• [WORK TASK]: How many lines in the records below contain the word "assign"? Reply with the number alone.

Data entries
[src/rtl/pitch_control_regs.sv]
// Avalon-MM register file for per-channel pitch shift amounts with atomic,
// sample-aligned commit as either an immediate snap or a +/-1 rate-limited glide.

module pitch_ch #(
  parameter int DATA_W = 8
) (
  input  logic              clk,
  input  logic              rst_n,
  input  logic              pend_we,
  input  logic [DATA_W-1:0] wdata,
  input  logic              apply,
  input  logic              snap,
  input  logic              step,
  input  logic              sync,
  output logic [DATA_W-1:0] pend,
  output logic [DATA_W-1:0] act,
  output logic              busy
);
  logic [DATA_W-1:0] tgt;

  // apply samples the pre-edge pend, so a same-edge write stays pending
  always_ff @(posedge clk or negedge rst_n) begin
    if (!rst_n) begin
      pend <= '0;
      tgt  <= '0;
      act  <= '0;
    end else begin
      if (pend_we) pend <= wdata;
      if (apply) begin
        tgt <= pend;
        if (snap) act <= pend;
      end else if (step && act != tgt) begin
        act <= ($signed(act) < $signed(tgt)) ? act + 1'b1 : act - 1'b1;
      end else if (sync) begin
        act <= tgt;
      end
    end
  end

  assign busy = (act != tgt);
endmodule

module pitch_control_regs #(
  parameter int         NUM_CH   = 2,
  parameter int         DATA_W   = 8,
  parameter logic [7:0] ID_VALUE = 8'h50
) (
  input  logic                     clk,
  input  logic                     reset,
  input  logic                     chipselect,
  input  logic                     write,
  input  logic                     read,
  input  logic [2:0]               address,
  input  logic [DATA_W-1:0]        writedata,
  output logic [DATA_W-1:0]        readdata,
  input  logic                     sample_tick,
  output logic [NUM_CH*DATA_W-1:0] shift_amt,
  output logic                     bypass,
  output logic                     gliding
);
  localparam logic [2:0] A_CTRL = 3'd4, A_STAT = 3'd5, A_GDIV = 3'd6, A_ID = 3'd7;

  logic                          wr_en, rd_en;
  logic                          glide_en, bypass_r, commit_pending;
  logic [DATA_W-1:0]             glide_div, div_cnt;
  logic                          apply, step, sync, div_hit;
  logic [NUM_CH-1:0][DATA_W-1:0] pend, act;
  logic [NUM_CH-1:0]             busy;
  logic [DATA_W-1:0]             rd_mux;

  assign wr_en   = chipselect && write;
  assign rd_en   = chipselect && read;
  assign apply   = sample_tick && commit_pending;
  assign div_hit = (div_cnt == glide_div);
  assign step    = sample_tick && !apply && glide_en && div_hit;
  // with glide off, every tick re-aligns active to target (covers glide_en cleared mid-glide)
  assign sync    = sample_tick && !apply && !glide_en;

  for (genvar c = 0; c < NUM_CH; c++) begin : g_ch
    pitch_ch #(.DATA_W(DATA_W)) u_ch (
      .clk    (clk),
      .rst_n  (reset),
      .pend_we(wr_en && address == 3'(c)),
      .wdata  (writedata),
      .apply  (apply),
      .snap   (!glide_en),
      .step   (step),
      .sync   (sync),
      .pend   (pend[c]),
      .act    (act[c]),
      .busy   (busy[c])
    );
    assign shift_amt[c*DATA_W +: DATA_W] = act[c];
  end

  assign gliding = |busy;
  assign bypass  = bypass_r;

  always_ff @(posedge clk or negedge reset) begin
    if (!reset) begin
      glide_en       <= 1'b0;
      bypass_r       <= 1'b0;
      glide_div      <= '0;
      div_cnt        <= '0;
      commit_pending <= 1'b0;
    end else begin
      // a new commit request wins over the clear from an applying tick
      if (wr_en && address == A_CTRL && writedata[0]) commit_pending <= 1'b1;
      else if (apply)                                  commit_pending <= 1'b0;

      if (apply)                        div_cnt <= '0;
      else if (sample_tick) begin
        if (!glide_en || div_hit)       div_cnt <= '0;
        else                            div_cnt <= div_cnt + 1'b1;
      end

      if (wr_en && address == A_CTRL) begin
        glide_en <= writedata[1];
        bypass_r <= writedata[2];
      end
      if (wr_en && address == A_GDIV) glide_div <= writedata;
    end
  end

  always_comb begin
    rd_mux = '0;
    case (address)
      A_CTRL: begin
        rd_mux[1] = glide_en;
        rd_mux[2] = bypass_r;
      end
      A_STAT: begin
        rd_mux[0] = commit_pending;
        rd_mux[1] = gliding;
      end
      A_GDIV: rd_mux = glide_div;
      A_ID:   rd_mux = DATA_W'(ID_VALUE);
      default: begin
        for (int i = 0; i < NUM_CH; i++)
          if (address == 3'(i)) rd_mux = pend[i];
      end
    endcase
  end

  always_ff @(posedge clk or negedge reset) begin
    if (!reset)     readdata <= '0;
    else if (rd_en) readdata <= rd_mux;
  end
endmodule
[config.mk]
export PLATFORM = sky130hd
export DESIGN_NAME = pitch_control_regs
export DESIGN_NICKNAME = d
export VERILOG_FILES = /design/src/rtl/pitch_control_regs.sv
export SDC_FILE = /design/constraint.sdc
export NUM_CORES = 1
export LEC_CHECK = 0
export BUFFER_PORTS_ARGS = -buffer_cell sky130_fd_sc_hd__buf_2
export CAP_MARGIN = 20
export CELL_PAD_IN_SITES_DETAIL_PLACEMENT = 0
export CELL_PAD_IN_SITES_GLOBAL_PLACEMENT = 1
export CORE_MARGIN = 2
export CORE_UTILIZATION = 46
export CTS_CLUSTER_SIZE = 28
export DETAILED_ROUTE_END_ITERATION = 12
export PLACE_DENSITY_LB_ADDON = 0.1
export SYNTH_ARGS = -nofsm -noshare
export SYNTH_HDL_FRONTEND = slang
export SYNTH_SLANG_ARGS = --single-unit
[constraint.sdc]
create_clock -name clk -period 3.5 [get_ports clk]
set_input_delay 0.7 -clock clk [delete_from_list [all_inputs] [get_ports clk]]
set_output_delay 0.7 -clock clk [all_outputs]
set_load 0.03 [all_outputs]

• [RESPONSE]: 10